TASK OBJECTIVE.
What lines in the records below mention "File"? List them all.

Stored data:
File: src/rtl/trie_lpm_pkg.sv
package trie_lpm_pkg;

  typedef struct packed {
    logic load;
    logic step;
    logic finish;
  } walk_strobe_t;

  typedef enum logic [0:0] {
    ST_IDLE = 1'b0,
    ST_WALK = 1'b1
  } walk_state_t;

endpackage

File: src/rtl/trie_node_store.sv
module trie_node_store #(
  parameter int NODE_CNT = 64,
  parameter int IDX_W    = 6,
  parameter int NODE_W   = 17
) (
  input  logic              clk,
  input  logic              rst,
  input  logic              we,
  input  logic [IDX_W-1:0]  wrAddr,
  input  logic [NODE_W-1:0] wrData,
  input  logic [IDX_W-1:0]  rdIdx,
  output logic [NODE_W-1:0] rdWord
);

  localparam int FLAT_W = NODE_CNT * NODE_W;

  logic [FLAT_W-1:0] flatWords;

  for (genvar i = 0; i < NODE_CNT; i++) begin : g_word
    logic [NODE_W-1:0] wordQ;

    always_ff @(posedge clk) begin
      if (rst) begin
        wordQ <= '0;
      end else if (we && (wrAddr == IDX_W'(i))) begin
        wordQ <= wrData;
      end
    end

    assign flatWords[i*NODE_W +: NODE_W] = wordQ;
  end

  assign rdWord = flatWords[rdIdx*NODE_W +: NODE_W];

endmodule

OUTPUT OF THE EXERCISE.
File: src/rtl/trie_lpm_pkg.sv
File: src/rtl/trie_node_store.sv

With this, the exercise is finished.